◆ WORK TO COMPLETE
Down to the last character, repeat the data that follows.

Stored items:
--*--
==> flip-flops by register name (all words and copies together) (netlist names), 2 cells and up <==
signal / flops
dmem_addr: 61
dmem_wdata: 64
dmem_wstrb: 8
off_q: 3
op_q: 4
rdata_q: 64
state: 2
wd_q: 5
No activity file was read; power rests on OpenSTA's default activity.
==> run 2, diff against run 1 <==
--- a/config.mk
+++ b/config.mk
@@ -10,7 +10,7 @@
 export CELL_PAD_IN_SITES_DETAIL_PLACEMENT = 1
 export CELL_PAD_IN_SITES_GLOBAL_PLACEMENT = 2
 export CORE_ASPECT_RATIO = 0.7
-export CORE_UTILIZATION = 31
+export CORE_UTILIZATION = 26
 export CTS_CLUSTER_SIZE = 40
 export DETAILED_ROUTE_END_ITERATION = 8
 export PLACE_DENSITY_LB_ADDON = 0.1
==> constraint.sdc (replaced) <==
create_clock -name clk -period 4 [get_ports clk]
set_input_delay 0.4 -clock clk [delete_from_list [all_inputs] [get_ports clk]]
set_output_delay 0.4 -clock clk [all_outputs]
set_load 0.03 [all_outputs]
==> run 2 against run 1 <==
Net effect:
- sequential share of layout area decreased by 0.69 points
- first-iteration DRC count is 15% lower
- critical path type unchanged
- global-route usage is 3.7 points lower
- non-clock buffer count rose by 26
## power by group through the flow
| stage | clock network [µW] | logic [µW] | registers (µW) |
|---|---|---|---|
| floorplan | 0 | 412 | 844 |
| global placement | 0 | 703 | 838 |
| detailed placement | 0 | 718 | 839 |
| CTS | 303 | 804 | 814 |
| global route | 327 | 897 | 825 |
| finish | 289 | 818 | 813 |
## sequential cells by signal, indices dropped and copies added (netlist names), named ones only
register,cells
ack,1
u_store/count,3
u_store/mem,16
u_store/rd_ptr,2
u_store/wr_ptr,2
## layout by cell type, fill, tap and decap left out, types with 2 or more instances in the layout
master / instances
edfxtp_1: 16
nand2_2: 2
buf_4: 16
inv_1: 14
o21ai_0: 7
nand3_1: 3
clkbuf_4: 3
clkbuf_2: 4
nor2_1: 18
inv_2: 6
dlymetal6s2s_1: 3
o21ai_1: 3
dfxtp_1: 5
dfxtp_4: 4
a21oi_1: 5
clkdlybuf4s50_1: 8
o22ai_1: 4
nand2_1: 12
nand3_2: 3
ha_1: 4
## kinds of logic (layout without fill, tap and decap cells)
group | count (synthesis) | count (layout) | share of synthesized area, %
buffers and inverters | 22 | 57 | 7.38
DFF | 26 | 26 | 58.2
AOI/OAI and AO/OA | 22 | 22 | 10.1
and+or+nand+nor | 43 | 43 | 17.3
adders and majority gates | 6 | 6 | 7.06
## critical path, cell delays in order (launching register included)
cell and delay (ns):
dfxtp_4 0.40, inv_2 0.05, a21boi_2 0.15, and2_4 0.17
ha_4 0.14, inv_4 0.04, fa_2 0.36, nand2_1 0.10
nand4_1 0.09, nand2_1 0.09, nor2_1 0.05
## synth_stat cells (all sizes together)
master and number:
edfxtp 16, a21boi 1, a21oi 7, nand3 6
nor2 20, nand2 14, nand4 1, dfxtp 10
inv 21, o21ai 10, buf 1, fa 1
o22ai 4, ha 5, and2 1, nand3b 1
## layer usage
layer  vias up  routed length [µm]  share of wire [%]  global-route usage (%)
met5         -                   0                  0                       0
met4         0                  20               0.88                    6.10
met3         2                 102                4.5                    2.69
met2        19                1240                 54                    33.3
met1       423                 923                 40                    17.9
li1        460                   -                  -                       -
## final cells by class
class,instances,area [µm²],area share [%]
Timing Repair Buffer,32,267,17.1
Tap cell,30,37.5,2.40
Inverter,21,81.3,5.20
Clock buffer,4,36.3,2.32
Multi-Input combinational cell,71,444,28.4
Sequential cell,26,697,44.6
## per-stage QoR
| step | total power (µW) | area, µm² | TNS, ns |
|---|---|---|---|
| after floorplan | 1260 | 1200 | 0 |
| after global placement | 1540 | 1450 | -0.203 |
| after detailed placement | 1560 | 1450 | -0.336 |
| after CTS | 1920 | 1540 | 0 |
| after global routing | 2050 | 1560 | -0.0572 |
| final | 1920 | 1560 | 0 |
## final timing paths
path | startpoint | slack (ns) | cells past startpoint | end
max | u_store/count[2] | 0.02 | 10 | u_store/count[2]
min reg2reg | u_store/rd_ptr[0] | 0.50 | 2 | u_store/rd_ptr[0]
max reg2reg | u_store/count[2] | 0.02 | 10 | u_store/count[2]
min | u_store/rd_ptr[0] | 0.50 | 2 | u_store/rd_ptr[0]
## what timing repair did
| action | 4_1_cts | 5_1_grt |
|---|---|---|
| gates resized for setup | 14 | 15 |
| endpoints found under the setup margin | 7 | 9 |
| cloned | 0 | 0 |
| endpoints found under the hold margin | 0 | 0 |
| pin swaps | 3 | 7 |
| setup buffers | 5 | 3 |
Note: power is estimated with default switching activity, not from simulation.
--*--
◆ RESULT OF THIS TASK
==> flip-flops by register name (all words and copies together) (netlist names), 2 cells and up <==
signal / flops
dmem_addr: 61
dmem_wdata: 64
dmem_wstrb: 8
off_q: 3
op_q: 4
rdata_q: 64
state: 2
wd_q: 5
No activity file was read; power rests on OpenSTA's default activity.
==> run 2, diff against run 1 <==
--- a/config.mk
+++ b/config.mk
@@ -10,7 +10,7 @@
 export CELL_PAD_IN_SITES_DETAIL_PLACEMENT = 1
 export CELL_PAD_IN_SITES_GLOBAL_PLACEMENT = 2
 export CORE_ASPECT_RATIO = 0.7
-export CORE_UTILIZATION = 31
+export CORE_UTILIZATION = 26
 export CTS_CLUSTER_SIZE = 40
 export DETAILED_ROUTE_END_ITERATION = 8
 export PLACE_DENSITY_LB_ADDON = 0.1
==> constraint.sdc (replaced) <==
create_clock -name clk -period 4 [get_ports clk]
set_input_delay 0.4 -clock clk [delete_from_list [all_inputs] [get_ports clk]]
set_output_delay 0.4 -clock clk [all_outputs]
set_load 0.03 [all_outputs]
==> run 2 against run 1 <==
Net effect:
- sequential share of layout area decreased by 0.69 points
- first-iteration DRC count is 15% lower
- critical path type unchanged
- global-route usage is 3.7 points lower
- non-clock buffer count rose by 26
## power by group through the flow
| stage | clock network [µW] | logic [µW] | registers (µW) |
|---|---|---|---|
| floorplan | 0 | 412 | 844 |
| global placement | 0 | 703 | 838 |
| detailed placement | 0 | 718 | 839 |
| CTS | 303 | 804 | 814 |
| global route | 327 | 897 | 825 |
| finish | 289 | 818 | 813 |
## sequential cells by signal, indices dropped and copies added (netlist names), named ones only
register,cells
ack,1
u_store/count,3
u_store/mem,16
u_store/rd_ptr,2
u_store/wr_ptr,2
## layout by cell type, fill, tap and decap left out, types with 2 or more instances in the layout
master / instances
edfxtp_1: 16
nand2_2: 2
buf_4: 16
inv_1: 14
o21ai_0: 7
nand3_1: 3
clkbuf_4: 3
clkbuf_2: 4
nor2_1: 18
inv_2: 6
dlymetal6s2s_1: 3
o21ai_1: 3
dfxtp_1: 5
dfxtp_4: 4
a21oi_1: 5
clkdlybuf4s50_1: 8
o22ai_1: 4
nand2_1: 12
nand3_2: 3
ha_1: 4
## kinds of logic (layout without fill, tap and decap cells)
group | count (synthesis) | count (layout) | share of synthesized area, %
buffers and inverters | 22 | 57 | 7.38
DFF | 26 | 26 | 58.2
AOI/OAI and AO/OA | 22 | 22 | 10.1
and+or+nand+nor | 43 | 43 | 17.3
adders and majority gates | 6 | 6 | 7.06
## critical path, cell delays in order (launching register included)
cell and delay (ns):
dfxtp_4 0.40, inv_2 0.05, a21boi_2 0.15, and2_4 0.17
ha_4 0.14, inv_4 0.04, fa_2 0.36, nand2_1 0.10
nand4_1 0.09, nand2_1 0.09, nor2_1 0.05
## synth_stat cells (all sizes together)
master and number:
edfxtp 16, a21boi 1, a21oi 7, nand3 6
nor2 20, nand2 14, nand4 1, dfxtp 10
inv 21, o21ai 10, buf 1, fa 1
o22ai 4, ha 5, and2 1, nand3b 1
## layer usage
layer  vias up  routed length [µm]  share of wire [%]  global-route usage (%)
met5         -                   0                  0                       0
met4         0                  20               0.88                    6.10
met3         2                 102                4.5                    2.69
met2        19                1240                 54                    33.3
met1       423                 923                 40                    17.9
li1        460                   -                  -                       -
## final cells by class
class,instances,area [µm²],area share [%]
Timing Repair Buffer,32,267,17.1
Tap cell,30,37.5,2.40
Inverter,21,81.3,5.20
Clock buffer,4,36.3,2.32
Multi-Input combinational cell,71,444,28.4
Sequential cell,26,697,44.6
## per-stage QoR
| step | total power (µW) | area, µm² | TNS, ns |
|---|---|---|---|
| after floorplan | 1260 | 1200 | 0 |
| after global placement | 1540 | 1450 | -0.203 |
| after detailed placement | 1560 | 1450 | -0.336 |
| after CTS | 1920 | 1540 | 0 |
| after global routing | 2050 | 1560 | -0.0572 |
| final | 1920 | 1560 | 0 |
## final timing paths
path | startpoint | slack (ns) | cells past startpoint | end
max | u_store/count[2] | 0.02 | 10 | u_store/count[2]
min reg2reg | u_store/rd_ptr[0] | 0.50 | 2 | u_store/rd_ptr[0]
max reg2reg | u_store/count[2] | 0.02 | 10 | u_store/count[2]
min | u_store/rd_ptr[0] | 0.50 | 2 | u_store/rd_ptr[0]
## what timing repair did
| action | 4_1_cts | 5_1_grt |
|---|---|---|
| gates resized for setup | 14 | 15 |
| endpoints found under the setup margin | 7 | 9 |
| cloned | 0 | 0 |
| endpoints found under the hold margin | 0 | 0 |
| pin swaps | 3 | 7 |
| setup buffers | 5 | 3 |
Note: power is estimated with default switching activity, not from simulation.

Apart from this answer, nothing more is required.